Our software agency embarked on a challenging project to develop a Marketing Customer Data Platform (CDP) that would serve as a scalable solution for data ingestion from over 40 data providers. The primary objective was to build and maintain a comprehensive identity graph encompassing more than 600 million individuals, each associated with over 400 properties. Additionally, our aim was to provide various features that would enhance marketing campaigns and improve overall efficiency.
"They are the best of the best, and they will meet your expectations and blow them out of the water!"
To efficiently handle the data influx from over 40 diverse data providers, we implemented highly scalable data pipelines. Leveraging cutting-edge technologies and distributed computing frameworks, our pipelines seamlessly processed and transformed data from various sources. This approach enabled us to handle large data volumes and ensure real-time or near-real-time updates to the identity graph.
Building and maintaining an identity graph encompassing more than 600 million individuals was a critical requirement for the CDP. Our team devised robust algorithms and implemented advanced data structures to manage this vast network effectively. This involved resolving duplicates, handling unique identifiers, merging data from multiple sources, and guaranteeing data integrity and accuracy. The identity graph formed the foundation for numerous platform features.
Acknowledging the growing concerns around privacy and the diminishing effectiveness of traditional cookies, we prioritized the development of a cookieless audience creation solution. Using pixel technology, our platform enabled customers to match their websites and marketing campaign traffic with real individuals within the identity graph. This approach allowed for privacy-friendly and accurate audience targeting based on online activities, independent of cookies.

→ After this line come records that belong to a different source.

**config.mk**
```make
export PLATFORM = sky130hd
export DESIGN_NAME = board_input_ctrl
export DESIGN_NICKNAME = d
export VERILOG_FILES = /design/src/rtl/board_input_ctrl.sv
export SDC_FILE = /design/constraint.sdc
export NUM_CORES = 1
export LEC_CHECK = 0
export ABC_CLOCK_PERIOD_IN_PS = 3200
export CORE_AREA = 3 3 124 156
export CTS_BUF_LIST = sky130_fd_sc_hd__clkbuf_2 sky130_fd_sc_hd__clkbuf_4 sky130_fd_sc_hd__clkbuf_8
export CTS_CLUSTER_SIZE = 16
export DETAILED_ROUTE_END_ITERATION = 7
export DIE_AREA = 0 0 127 159
export HOLD_SLACK_MARGIN = 0.06
export PLACE_DENSITY = 0.9
export SYNTH_ARGS = -nofsm -noshare
export SYNTH_HDL_FRONTEND = slang
export SYNTH_SLANG_ARGS = --single-unit
```
**constraint.sdc**
```tcl
create_clock -name clk -period 3.2 [get_ports clk]
set_input_delay 0.96 -clock clk [delete_from_list [all_inputs] [get_ports clk]]
set_output_delay 0.96 -clock clk [all_outputs]
set_load 0.01 [all_outputs]
```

We designed and implemented a hassle-free, intuitive interface within the platform to enable customers to purchase audiences based on personally identifiable information (PII), people taxonomy, and data signals available within the CDP. This feature empowered customers to define their target audience using a variety of demographic, behavioral, and contextual attributes. Leveraging the rich data within the CDP, customers could create highly targeted and effective marketing campaigns.
To maximize the value of third-party audiences, we developed a mechanism to enrich them with our comprehensive identity graph. By merging third-party audience data with the CDP's dataset, we provided additional insights and enhanced targeting capabilities for our customers. This enrichment process involved employing sophisticated data matching algorithms, data cleansing techniques, and intelligent data fusion methods to ensure the accuracy and quality of the enriched audiences.

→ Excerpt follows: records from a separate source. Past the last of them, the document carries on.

[src/rtl/tdm_demux.sv]
// Receive-side TDM demultiplexer: collects one word per slot into a shadow buffer
// and releases each complete frame atomically on ch_out with a frame_valid strobe.
module tdm_demux #(
  parameter int CHANNELS = 4,
  parameter int WIDTH    = 8,
  localparam int SW      = $clog2(CHANNELS)
) (
  input  logic                      clk,
  input  logic                      rst,
  input  logic                      en,
  input  logic                      sync,
  input  logic [WIDTH-1:0]          din,
  output logic [CHANNELS*WIDTH-1:0] ch_out,
  output logic                      frame_valid,
  output logic                      locked,
  output logic [SW-1:0]             slot,
  output logic                      sync_err
);

  localparam logic [0:0]    HUNT   = 1'b0;
  localparam logic [0:0]    LOCKED = 1'b1;
  localparam logic [SW-1:0] LAST   = SW'(CHANNELS - 1);

  logic [0:0]       state;
  // The last slot is never stored; it goes straight to ch_out with the shadow.
  logic [WIDTH-1:0] shadow [CHANNELS-1];

  always_ff @(posedge clk) begin
    if (rst) begin
      state       <= HUNT;
      slot        <= '0;
      ch_out      <= '0;
      frame_valid <= 1'b0;
      sync_err    <= 1'b0;
      for (int unsigned k = 0; k < CHANNELS - 1; k++) shadow[k] <= '0;
    end else begin
      frame_valid <= 1'b0;
      sync_err    <= 1'b0;
      if (en) begin
        case (state)
          HUNT: begin
            if (sync) begin
              shadow[0] <= din;
              slot      <= SW'(1);
              state     <= LOCKED;
            end
          end
          default: begin
            if (sync) begin
              // Early sync (including on the last slot) drops the partial frame.
              if (slot != '0) sync_err <= 1'b1;
              shadow[0] <= din;
              slot      <= SW'(1);
            end else if (slot == '0) begin
              sync_err <= 1'b1;
              state    <= HUNT;
            end else if (slot == LAST) begin
              ch_out[(CHANNELS-1)*WIDTH +: WIDTH] <= din;
              for (int unsigned k = 0; k < CHANNELS - 1; k++)
                ch_out[k*WIDTH +: WIDTH] <= shadow[k];
              frame_valid <= 1'b1;
              slot        <= '0;
            end else begin
              shadow[slot] <= din;
              slot         <= slot + SW'(1);
            end
          end
        endcase
      end
    end
  end

  assign locked = (state == LOCKED);

endmodule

To facilitate seamless integration with other marketing platforms, we implemented a robust mechanism to export data from the CDP to third-party platforms. This feature enabled customers to effortlessly activate their audiences and leverage the data within their existing marketing workflows. We ensured compatibility with various data exchange formats and APIs, enabling smooth data transfer and integration with popular advertising and marketing platforms.
To handle the enormous volume of data, encompassing over 14 billion data points per week and totaling approximately 5 TB, we implemented a robust data engineering infrastructure. Leveraging AWS Cloud Services, such as S3 buckets for data delivery from providers, Kinesis data streams to create efficient data pipelines, and Lambda functions and Docker containers running on ECS, we structured and linked the data in a scalable manner. The data pipelines comprised multiple stages, including a data lake built on Apache Spark and a high-throughput Elasticsearch database for high-speed searches.
Collaborating closely with the client, we focused on creating a scalable, visually appealing user interface that aligned with their vision while showcasing the technical capabilities of the system. Our team employed a product discovery framework guided by our Product Specialists and Designers, utilizing Figma prototypes. Subsequently, we developed a React Progressive Web App alongside a GraphQL Apollo Server backend to bring the application to life.
After five months of dedicated development, we successfully delivered an MVP encompassing most of the aforementioned aspects. This allowed the company to validate its market fit and obtain valuable user feedback. Moving forward, we remain committed to continuously enhancing the product by adding new features and improving existing functionalities. We aim to ensure that our clients consistently derive maximum value from the platform, empowering them to drive impactful marketing campaigns and achieve their business goals.